→ **DATASET CONTENT**:
>>>>
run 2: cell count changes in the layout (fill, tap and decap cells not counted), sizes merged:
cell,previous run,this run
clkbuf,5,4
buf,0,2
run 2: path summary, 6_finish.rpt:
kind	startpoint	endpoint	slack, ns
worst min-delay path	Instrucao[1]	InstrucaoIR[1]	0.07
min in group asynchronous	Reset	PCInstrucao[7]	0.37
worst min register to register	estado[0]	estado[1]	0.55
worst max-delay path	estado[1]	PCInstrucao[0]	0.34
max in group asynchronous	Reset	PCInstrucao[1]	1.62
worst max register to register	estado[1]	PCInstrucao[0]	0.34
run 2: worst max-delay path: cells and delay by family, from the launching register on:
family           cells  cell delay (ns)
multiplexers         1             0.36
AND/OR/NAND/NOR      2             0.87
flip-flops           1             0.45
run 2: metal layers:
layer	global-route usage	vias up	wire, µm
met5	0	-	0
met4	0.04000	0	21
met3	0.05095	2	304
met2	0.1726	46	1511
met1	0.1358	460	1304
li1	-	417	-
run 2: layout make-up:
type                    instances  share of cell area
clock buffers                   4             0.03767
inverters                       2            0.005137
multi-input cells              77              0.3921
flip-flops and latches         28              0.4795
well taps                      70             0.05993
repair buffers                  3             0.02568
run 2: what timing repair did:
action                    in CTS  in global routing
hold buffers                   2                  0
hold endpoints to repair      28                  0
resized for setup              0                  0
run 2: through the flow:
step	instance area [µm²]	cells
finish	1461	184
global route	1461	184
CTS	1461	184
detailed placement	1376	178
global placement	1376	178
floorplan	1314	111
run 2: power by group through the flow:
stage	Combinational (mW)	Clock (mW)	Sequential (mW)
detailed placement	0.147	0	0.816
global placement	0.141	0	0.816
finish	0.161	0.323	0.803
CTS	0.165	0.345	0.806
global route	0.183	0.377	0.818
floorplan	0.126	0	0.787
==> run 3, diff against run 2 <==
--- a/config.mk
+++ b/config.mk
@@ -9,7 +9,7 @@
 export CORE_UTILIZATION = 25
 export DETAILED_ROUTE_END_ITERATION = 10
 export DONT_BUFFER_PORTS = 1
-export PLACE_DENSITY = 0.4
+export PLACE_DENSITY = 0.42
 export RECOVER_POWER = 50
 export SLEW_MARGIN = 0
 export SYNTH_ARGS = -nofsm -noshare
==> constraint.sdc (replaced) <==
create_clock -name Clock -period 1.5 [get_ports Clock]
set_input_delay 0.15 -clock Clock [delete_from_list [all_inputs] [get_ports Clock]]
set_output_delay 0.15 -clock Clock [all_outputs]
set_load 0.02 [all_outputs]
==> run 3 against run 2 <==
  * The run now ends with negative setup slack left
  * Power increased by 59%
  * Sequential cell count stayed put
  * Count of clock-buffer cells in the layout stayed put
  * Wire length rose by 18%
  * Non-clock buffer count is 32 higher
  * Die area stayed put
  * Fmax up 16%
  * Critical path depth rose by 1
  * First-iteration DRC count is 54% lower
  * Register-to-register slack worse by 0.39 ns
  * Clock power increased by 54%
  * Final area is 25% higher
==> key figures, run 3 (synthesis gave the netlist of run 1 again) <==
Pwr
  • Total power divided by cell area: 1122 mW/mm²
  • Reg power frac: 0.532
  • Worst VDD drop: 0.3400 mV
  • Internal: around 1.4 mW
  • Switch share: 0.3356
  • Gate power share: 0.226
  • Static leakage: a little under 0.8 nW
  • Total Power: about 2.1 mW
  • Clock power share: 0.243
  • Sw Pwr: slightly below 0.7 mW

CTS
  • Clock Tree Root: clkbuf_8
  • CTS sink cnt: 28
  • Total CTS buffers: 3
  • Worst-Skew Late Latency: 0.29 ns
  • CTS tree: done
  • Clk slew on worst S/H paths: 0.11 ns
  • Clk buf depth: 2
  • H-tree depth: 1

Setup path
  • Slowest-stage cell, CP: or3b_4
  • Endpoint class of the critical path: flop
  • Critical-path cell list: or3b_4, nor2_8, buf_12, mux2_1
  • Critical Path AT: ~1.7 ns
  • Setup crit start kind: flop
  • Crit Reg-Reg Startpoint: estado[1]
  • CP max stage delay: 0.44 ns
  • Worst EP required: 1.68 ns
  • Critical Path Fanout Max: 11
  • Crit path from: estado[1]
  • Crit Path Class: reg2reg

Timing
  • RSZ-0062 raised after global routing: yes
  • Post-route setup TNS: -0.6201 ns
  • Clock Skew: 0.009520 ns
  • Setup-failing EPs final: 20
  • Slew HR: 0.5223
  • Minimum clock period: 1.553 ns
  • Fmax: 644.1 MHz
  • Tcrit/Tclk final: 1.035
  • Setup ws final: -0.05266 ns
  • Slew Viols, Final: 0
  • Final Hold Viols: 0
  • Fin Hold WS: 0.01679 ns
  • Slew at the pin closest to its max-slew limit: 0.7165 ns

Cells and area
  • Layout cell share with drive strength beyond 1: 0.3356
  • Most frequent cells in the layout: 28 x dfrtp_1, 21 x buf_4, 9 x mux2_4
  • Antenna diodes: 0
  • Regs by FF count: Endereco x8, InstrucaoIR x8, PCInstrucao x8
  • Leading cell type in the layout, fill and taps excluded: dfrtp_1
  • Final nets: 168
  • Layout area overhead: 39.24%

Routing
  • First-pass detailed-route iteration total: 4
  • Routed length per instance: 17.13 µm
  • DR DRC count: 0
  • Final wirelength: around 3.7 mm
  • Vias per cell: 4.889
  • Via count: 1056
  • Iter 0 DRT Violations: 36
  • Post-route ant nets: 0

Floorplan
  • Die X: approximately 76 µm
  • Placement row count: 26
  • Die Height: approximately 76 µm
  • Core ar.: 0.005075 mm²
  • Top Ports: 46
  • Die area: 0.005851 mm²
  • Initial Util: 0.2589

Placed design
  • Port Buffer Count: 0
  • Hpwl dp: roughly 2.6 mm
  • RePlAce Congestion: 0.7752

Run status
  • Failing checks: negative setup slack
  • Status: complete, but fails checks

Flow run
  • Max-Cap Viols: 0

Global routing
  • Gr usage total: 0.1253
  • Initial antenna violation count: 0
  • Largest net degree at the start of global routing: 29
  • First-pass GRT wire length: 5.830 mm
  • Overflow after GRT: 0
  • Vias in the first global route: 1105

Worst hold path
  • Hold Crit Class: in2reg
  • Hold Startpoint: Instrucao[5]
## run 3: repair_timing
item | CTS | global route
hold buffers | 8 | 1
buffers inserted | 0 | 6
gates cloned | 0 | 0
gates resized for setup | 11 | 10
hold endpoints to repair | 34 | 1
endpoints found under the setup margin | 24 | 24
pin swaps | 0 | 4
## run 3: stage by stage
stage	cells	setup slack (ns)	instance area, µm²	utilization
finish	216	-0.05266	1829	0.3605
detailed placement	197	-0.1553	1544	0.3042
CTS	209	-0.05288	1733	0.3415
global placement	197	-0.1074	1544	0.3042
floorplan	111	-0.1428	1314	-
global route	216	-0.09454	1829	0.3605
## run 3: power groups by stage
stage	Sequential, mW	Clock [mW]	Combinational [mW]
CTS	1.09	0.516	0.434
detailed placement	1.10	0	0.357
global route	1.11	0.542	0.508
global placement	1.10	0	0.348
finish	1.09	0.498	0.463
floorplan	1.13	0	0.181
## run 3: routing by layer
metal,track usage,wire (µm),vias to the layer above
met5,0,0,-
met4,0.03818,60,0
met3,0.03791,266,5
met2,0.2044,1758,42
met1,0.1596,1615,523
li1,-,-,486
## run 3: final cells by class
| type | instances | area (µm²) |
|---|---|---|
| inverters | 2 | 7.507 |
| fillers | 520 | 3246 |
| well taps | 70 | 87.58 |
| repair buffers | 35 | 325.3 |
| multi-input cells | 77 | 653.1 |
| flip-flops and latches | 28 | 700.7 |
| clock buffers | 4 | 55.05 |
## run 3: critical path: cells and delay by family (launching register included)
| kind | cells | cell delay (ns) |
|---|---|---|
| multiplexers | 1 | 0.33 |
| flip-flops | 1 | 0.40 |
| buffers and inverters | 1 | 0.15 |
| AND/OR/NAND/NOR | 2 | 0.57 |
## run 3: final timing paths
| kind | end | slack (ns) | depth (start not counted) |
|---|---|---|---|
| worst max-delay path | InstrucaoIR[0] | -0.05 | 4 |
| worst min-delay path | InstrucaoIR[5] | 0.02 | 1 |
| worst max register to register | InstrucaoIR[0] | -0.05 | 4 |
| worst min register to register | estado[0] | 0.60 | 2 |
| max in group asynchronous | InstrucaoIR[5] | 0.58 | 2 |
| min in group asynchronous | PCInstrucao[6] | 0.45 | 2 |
### config.mk
export PLATFORM = sky130hd
export DESIGN_NAME = mem_arbiter
export DESIGN_NICKNAME = d
export VERILOG_FILES = /design/src/rtl/mem_arbiter_pkg.sv /design/src/rtl/mem_arbiter.sv
export SDC_FILE = /design/constraint.sdc
export NUM_CORES = 1
export LEC_CHECK = 0
export CORE_UTILIZATION = 43
export CTS_CLUSTER_DIAMETER = 40
export CTS_CLUSTER_SIZE = 30
export DETAILED_ROUTE_END_ITERATION = 8
export PLACE_DENSITY = 0.86
export SLEW_MARGIN = 20
export SYNTH_ARGS = -nofsm -noshare
export SYNTH_HDL_FRONTEND = slang
export SYNTH_SLANG_ARGS = --single-unit
### constraint.sdc
create_clock -name clk_i -period 3.25 [get_ports clk_i]
set_input_delay 0.975 -clock clk_i [delete_from_list [all_inputs] [get_ports clk_i]]
set_output_delay 0.975 -clock clk_i [all_outputs]
set_load 0.05 [all_outputs]
### src/rtl/mem_arbiter_pkg.sv
// Shared types for the single-port bus arbiter between instruction fetch and data access.
package mem_arbiter_pkg;

    localparam int ADDR_W = 32;
    localparam int DATA_W = 32;
    localparam int SEL_W  = 4;

    localparam logic [SEL_W-1:0] SEL_WORD = 4'hF;

    typedef enum logic [2:0] {
        ST_IDLE     = 3'd0,
        ST_IF_ACC   = 3'd1,
        ST_MEM_ACC  = 3'd2,
        ST_IF_DONE  = 3'd3,
        ST_MEM_DONE = 3'd4,
        ST_DRAIN    = 3'd5
    } arb_state_e;

    typedef struct packed {
        logic              we;
        logic [SEL_W-1:0]  sel;
        logic [ADDR_W-1:0] addr;
        logic [DATA_W-1:0] wdata;
    } bus_cmd_t;

    // A fetch is always a full-word read; the write data lane is left as it was.
    function automatic bus_cmd_t fetch_cmd(input logic [ADDR_W-1:0] addr,
                                           input logic [DATA_W-1:0] prev_wdata);
        bus_cmd_t c;
        c.we    = 1'b0;
        c.sel   = SEL_WORD;
        c.addr  = addr;
        c.wdata = prev_wdata;
        return c;
    endfunction

    function automatic bus_cmd_t data_cmd(input logic              we,
                                          input logic [SEL_W-1:0]  sel,
                                          input logic [ADDR_W-1:0] addr,
                                          input logic [DATA_W-1:0] wdata);
        bus_cmd_t c;
        c.we    = we;
        c.sel   = sel;
        c.addr  = addr;
        c.wdata = wdata;
        return c;
    endfunction

endpackage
<<<<
→ **DIRECTIONS**: Copy each line in the entries above where "Initial" turns up.

→ **PROBLEM SOLUTION**:
  • Initial Util: 0.2589
  • Initial antenna violation count: 0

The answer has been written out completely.